Doctors often recommend exercise for insomnia but a new study says that it does not cure sleeping disorders.

Researchers from Northwestern University stated in a new study  that though exercise is often prescribed as a treatment for insomnia, running for 45 minutes on a treadmill one day doesn't guarantee a good night's sleep.

"If you have insomnia you won't exercise yourself into sleep right away," said lead study author Kelly Glazer Baron, a clinical psychologist and director of the behavioral sleep program at Northwestern University, Feinberg School of Medicine. "It's a long-term relationship. You have to keep at it and not get discouraged."

This is the first study that looked into how exercising during the day doesn't guarantee improved sleep that same night and how people tend to exercise less the day following a night of disturbed sleep.

"Sleeping poorly doesn't change your aerobic capacity, but it changes people's perception of their exertion," Baron said. "They feel more exhausted."

Researchers of the study found that exercise and sleeping disorders affect each other in both directions. Researchers found that though long-term exercising results in better sleep, a night of poor sleep can reduce the amount of exercise a person does the following day. Thus, it is safe to say that sleep has the upper hand when it comes to exercising and health problems.

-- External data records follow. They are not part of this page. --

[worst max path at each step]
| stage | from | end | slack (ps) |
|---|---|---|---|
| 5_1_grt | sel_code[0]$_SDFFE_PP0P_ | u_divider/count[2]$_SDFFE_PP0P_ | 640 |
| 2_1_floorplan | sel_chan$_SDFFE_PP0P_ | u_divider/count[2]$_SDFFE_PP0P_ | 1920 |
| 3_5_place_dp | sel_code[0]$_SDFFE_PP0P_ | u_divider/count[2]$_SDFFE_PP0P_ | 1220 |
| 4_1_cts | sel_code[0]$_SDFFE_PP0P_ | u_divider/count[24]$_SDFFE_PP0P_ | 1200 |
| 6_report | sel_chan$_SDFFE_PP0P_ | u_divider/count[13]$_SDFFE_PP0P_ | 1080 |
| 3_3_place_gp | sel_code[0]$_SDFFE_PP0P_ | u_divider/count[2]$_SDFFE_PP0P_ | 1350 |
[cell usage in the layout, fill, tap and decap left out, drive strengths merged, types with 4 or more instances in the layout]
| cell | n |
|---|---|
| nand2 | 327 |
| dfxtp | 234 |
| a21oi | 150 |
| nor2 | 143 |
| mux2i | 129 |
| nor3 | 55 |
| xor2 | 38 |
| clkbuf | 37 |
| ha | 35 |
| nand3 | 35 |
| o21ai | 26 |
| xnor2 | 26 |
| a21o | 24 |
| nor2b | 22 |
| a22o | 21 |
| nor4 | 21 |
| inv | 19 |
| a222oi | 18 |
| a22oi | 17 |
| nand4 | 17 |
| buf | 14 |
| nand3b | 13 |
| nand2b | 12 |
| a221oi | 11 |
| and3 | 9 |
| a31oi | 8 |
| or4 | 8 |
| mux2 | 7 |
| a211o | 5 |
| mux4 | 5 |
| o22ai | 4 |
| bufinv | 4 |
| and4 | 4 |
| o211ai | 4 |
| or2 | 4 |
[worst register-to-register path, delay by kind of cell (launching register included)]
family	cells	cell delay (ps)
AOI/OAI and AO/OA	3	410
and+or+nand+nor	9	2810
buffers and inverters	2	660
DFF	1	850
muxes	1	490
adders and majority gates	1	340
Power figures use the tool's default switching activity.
--- config.mk ---
export PLATFORM = sky130hd
export DESIGN_NAME = motion_alarm_manager
export DESIGN_NICKNAME = d
export VERILOG_FILES = /design/src/verilog/mam_pkg.sv /design/src/verilog/mam_blinker.sv /design/src/verilog/motion_alarm_manager.sv
export VERILOG_INCLUDE_DIRS = /design/src /design/src/verilog
export SDC_FILE = /design/constraint.sdc
export NUM_CORES = 1
export LEC_CHECK = 0
export BUFFER_PORTS_ARGS = -buffer_cell sky130_fd_sc_hd__buf_2
export CELL_PAD_IN_SITES_DETAIL_PLACEMENT = 1
export CELL_PAD_IN_SITES_GLOBAL_PLACEMENT = 2
export CORE_UTILIZATION = 31
export DETAILED_ROUTE_END_ITERATION = 7
export PLACE_DENSITY_LB_ADDON = 0.1
export SYNTH_ARGS = -nofsm -noshare
export SYNTH_HDL_FRONTEND = slang
export SYNTH_HIERARCHICAL = 1
export SYNTH_SLANG_ARGS = --single-unit
--- constraint.sdc ---
create_clock -name clk_sys -period 4.63 [get_ports clk_sys]
set_input_delay 1.389 -clock clk_sys [delete_from_list [all_inputs] [get_ports clk_sys]]
set_output_delay 1.389 -clock clk_sys [all_outputs]
set_load 0.01 [all_outputs]
--- src/verilog/mam_defines.svh ---
// Register map, alarm codes, blink counts and timing constants of the motion alarm manager
`ifndef MAM_DEFINES_SVH
`define MAM_DEFINES_SVH

`define MAM_ADDR_W          8
`define MAM_REG_ALARM       8'h00
`define MAM_REG_CLEAR       8'h04
`define MAM_REG_INT_STATUS  8'h08
`define MAM_REG_INT_MASK    8'h0C

`define MAM_CLR_CMD_BIT     0
`define MAM_ALM_ACTIVE_BIT  8
`define MAM_ALM_CLRABLE_BIT 9
`define MAM_INT_RAISE_BIT   0
`define MAM_INT_CLEAR_BIT   1
`define MAM_INT_MASK_RST    2'h0

`define MAM_RESP_OKAY       2'h0
`define MAM_RESP_SLVERR     2'h2

`define MAM_CODE_NONE       8'h00
`define MAM_CODE_ESTOP      8'h68
`define MAM_CODE_LS_BOTH    8'h60
`define MAM_CODE_LS_SWAP    8'h61
`define MAM_CODE_HOME       8'h62
`define MAM_CODE_HW_OT      8'h66
`define MAM_CODE_SW_OT      8'h67
`define MAM_CODE_INVALID    8'h70
`define MAM_CODE_SENSOR     8'h42
`define MAM_CODE_ROTOR      8'h43
`define MAM_CODE_NVRAM      8'h41
`define MAM_CODE_SYSTEM     8'hF0
`define MAM_CODE_OVERHEAT   8'h21
`define MAM_CODE_OVERLOAD   8'h30
`define MAM_CODE_OVERSPEED  8'h31
`define MAM_CODE_OVERVOLT   8'h22
`define MAM_CODE_DEVIATION  8'h10
`define MAM_CODE_OVERCURR   8'h20

`define MAM_BLINK_OFF       4'h0
`define MAM_BLINK_HEAT      4'h2
`define MAM_BLINK_VOLT      4'h3
`define MAM_BLINK_DEV       4'h4
`define MAM_BLINK_CURR      4'h5
`define MAM_BLINK_ESTOP     4'h6
`define MAM_BLINK_MOTION    4'h7
`define MAM_BLINK_SENSOR    4'h8
`define MAM_BLINK_NVRAM     4'h9
`define MAM_BLINK_STEADY    4'hF

`define MAM_CLK_HZ          20000000
`define MAM_BLINK_ON_MS     200
`define MAM_BLINK_OFF_MS    200
`define MAM_BLINK_GAP_MS    1000
`define MAM_BLINK_ON_CYC    ((`MAM_CLK_HZ / 1000) * `MAM_BLINK_ON_MS)
`define MAM_BLINK_OFF_CYC   ((`MAM_CLK_HZ / 1000) * `MAM_BLINK_OFF_MS)
`define MAM_BLINK_GAP_CYC   ((`MAM_CLK_HZ / 1000) * `MAM_BLINK_GAP_MS)
`define MAM_PWRUP_CYC       5'h1F

`endif

--- src/verilog/mam_pkg.sv ---
// Types shared by the motion alarm manager modules
package mam_pkg;

  typedef logic [24:0] mam_cnt_t;

  typedef enum logic [1:0] {
    BL_IDLE = 2'b00,
    BL_ON   = 2'b01,
    BL_OFF  = 2'b10,
    BL_GAP  = 2'b11
  } mam_blink_e;

  typedef struct packed {
    mam_blink_e state;
    mam_cnt_t   cnt;
    logic [3:0] done;
    logic       lamp;
  } mam_blink_s;

  typedef struct packed {
    logic        awRdy;
    logic        wRdy;
    logic        awHave;
    logic        wHave;
    logic [7:0]  awAddr;
    logic [31:0] wData;
    logic        wLow;
    logic        bValid;
    logic [1:0]  bResp;
    logic        arRdy;
    logic        rValid;
    logic [1:0]  rResp;
    logic [31:0] rData;
    logic        aclPrev;
    logic        almActive;
    logic        alarm_clear_command;
    logic [7:0]  almCode;
    logic [3:0]  blinkCnt;
    logic        alarmOut;
    logic        deenergize;
    logic        stopNow;
    logic        decelStop;
    logic        progHalt;
    logic        ioRelease;
    logic        homeReset;
    logic        swLimitOff;
    logic [1:0]  intSts;
    logic [1:0]  intMask;
    logic        irq;
    logic [4:0]  pwrCnt;
  } mam_state_s;

endpackage

--- src/verilog/mam_blinker.sv ---
// Alarm lamp sequencer: N flashes then a pause, or steady light
`timescale 1ns/1ns
`include "mam_defines.svh"
module mam_blinker
  import mam_pkg::*;
#(
  parameter int ON_CYC  = `MAM_BLINK_ON_CYC,
  parameter int OFF_CYC = `MAM_BLINK_OFF_CYC,
  parameter int GAP_CYC = `MAM_BLINK_GAP_CYC
)
(
  // Clock and reset
  input  wire logic       clk_sys,
  input  wire logic       reset,
  // Flash count, zero is dark
  input  wire logic [3:0] blinkCount,
  // Lamp drive
  output logic            lamp
);

  mam_blink_s st;
  mam_blink_s n;
  logic [3:0] doneNext;

  always_comb
  begin
    n = st;
    doneNext = st.done + 4'h1;
    if (blinkCount == `MAM_BLINK_OFF)
    begin
      n.state = BL_IDLE;
      n.lamp = 1'b0;
    end
    else if (blinkCount == `MAM_BLINK_STEADY)
    begin
      n.state = BL_IDLE;
      n.lamp = 1'b1;
    end
    else
    begin
      case (st.state)
        BL_IDLE:
        begin
          n.state = BL_ON;
          n.cnt = mam_cnt_t'(ON_CYC - 1);
          n.done = 4'h0;
          n.lamp = 1'b1;
        end
        BL_ON:
        begin
          n.cnt = st.cnt - mam_cnt_t'(1);
          if (st.cnt == mam_cnt_t'(0))
          begin
            n.lamp = 1'b0;
            n.done = doneNext;
            n.state = (doneNext >= blinkCount) ? BL_GAP : BL_OFF;
            n.cnt = (doneNext >= blinkCount) ? mam_cnt_t'(GAP_CYC - 1) : mam_cnt_t'(OFF_CYC - 1);
          end
        end
        BL_OFF:
        begin
          n.cnt = st.cnt - mam_cnt_t'(1);
          if (st.cnt == mam_cnt_t'(0))
          begin
            n.state = BL_ON;
            n.cnt = mam_cnt_t'(ON_CYC - 1);
            n.lamp = 1'b1;
          end
        end
        default:
        begin
          n.cnt = st.cnt - mam_cnt_t'(1);
          if (st.cnt == mam_cnt_t'(0))
            n.state = BL_IDLE;
        end
      endcase
    end
  end

  always_ff @(posedge clk_sys)
  begin
    if (reset)
      st <= '{state: BL_IDLE, cnt: '0, done: 4'h0, lamp: 1'b0};
    else
      st <= n;
  end

  assign lamp = st.lamp;

endmodule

For the study researchers analysed data from a 2010 clinical trial that showed how aerobic exercise improves sleep, mood and vitality over a 16-week period in middle-age-to-older adults with insomnia. The study examined 11 women ages 57 to 70.

"Patients with insomnia have a heightened level of brain activity and it takes time to re-establish a more normal level that can facilitate sleep," Zee said. "Rather than medications, which can induce sleep quickly, exercise may be a healthier way to improve sleep because it could address the underlying problem."